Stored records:
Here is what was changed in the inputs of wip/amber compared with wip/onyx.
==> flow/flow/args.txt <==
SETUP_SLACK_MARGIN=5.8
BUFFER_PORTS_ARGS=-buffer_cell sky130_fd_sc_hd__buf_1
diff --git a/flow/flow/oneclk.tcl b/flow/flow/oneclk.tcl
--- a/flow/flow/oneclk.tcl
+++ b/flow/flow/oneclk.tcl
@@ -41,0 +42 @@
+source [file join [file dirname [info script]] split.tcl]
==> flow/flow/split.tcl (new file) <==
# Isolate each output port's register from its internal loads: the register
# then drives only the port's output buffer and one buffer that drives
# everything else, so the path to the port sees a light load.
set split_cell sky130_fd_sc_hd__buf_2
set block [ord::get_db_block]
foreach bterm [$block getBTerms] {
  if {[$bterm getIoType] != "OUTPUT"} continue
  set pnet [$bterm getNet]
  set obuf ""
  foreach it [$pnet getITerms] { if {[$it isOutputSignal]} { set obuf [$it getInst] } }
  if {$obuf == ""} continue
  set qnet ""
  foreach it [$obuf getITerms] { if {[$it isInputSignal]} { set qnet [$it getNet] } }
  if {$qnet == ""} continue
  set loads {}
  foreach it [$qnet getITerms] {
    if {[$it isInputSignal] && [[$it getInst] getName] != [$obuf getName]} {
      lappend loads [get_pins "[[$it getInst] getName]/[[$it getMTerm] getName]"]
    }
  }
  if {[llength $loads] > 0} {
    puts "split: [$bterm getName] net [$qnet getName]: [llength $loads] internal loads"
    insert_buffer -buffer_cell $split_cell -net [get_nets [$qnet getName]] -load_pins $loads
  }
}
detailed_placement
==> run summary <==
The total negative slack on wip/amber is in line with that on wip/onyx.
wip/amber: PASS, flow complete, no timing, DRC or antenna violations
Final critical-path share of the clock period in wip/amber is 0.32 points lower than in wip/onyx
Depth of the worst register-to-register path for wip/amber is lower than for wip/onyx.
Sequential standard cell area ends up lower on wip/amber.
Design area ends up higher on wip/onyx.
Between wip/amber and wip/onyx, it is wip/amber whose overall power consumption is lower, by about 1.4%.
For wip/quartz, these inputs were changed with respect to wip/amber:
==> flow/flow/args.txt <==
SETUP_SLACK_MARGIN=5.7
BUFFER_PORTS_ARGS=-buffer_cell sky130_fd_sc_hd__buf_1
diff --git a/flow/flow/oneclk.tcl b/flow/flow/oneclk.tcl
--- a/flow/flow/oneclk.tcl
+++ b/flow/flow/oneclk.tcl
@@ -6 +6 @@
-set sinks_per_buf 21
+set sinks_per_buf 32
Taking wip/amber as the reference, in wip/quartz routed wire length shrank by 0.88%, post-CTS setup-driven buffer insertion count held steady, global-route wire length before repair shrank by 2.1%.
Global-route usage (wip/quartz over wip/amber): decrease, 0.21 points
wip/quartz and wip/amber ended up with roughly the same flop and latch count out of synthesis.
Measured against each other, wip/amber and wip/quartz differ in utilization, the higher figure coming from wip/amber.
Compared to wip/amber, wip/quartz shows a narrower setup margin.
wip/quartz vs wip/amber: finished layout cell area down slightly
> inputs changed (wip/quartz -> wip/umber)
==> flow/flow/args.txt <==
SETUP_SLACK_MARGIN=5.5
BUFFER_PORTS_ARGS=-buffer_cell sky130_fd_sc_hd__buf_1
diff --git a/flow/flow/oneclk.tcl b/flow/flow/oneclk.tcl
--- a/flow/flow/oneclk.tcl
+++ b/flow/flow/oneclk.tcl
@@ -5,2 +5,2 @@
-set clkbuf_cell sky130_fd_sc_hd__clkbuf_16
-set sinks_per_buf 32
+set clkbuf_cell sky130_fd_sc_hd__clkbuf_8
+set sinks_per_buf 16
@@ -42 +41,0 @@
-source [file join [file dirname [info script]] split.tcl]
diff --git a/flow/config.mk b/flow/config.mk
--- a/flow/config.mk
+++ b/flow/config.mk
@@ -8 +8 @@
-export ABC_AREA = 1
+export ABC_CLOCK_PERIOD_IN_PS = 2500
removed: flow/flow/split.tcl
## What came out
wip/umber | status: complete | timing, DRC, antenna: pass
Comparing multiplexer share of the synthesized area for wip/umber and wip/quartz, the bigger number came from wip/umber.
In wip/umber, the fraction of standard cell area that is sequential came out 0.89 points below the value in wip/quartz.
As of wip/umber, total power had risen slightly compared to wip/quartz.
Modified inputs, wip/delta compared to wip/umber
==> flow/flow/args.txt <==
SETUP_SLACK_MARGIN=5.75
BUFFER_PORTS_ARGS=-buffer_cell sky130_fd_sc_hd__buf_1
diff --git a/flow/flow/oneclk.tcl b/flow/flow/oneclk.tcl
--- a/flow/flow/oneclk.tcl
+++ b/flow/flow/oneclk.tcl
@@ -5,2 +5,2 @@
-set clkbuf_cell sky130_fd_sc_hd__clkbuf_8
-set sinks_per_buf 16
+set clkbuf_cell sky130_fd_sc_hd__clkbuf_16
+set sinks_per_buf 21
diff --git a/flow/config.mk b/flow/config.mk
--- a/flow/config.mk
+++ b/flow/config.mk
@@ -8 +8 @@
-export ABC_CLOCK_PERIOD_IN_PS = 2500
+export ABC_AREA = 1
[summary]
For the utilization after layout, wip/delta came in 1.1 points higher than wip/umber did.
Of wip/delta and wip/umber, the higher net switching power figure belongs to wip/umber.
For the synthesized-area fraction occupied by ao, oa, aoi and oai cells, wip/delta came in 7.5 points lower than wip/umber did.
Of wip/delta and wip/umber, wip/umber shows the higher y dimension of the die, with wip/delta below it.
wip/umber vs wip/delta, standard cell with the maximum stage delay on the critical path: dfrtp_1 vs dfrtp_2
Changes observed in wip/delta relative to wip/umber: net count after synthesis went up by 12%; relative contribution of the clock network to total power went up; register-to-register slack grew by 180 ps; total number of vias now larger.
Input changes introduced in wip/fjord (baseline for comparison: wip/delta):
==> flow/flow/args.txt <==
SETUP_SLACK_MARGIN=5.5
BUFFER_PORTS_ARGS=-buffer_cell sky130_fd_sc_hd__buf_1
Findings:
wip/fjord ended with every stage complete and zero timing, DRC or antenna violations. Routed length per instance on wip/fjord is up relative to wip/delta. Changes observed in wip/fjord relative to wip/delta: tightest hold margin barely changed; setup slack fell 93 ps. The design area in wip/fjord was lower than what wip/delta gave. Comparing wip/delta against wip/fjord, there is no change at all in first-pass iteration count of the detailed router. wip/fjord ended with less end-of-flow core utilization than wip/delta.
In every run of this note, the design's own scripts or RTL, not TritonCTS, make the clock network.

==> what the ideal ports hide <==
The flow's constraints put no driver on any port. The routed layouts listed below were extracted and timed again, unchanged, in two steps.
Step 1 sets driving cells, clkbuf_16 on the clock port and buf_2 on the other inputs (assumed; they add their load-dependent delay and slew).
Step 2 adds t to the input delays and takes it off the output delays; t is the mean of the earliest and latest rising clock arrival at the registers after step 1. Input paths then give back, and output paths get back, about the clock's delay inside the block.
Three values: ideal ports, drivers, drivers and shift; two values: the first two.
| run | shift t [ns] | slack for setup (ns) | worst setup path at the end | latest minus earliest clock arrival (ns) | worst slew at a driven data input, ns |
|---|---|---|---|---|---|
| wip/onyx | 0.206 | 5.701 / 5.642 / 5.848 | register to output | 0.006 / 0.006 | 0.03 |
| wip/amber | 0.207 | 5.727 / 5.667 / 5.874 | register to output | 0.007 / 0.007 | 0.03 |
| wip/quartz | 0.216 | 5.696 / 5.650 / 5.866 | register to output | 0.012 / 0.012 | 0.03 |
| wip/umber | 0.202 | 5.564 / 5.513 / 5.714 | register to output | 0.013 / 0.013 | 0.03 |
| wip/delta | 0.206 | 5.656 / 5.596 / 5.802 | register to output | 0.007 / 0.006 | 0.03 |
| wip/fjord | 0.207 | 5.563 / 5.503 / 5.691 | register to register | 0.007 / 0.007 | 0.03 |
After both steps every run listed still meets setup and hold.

> _TASK BRIEF_: Reproduce each line of the records in which "relative" appears.

> _THE ANSWER_:
Changes observed in wip/delta relative to wip/umber: net count after synthesis went up by 12%; relative contribution of the clock network to total power went up; register-to-register slack grew by 180 ps; total number of vias now larger.
wip/fjord ended with every stage complete and zero timing, DRC or antenna violations. Routed length per instance on wip/fjord is up relative to wip/delta. Changes observed in wip/fjord relative to wip/delta: tightest hold margin barely changed; setup slack fell 93 ps. The design area in wip/fjord was lower than what wip/delta gave. Comparing wip/delta against wip/fjord, there is no change at all in first-pass iteration count of the detailed router. wip/fjord ended with less end-of-flow core utilization than wip/delta.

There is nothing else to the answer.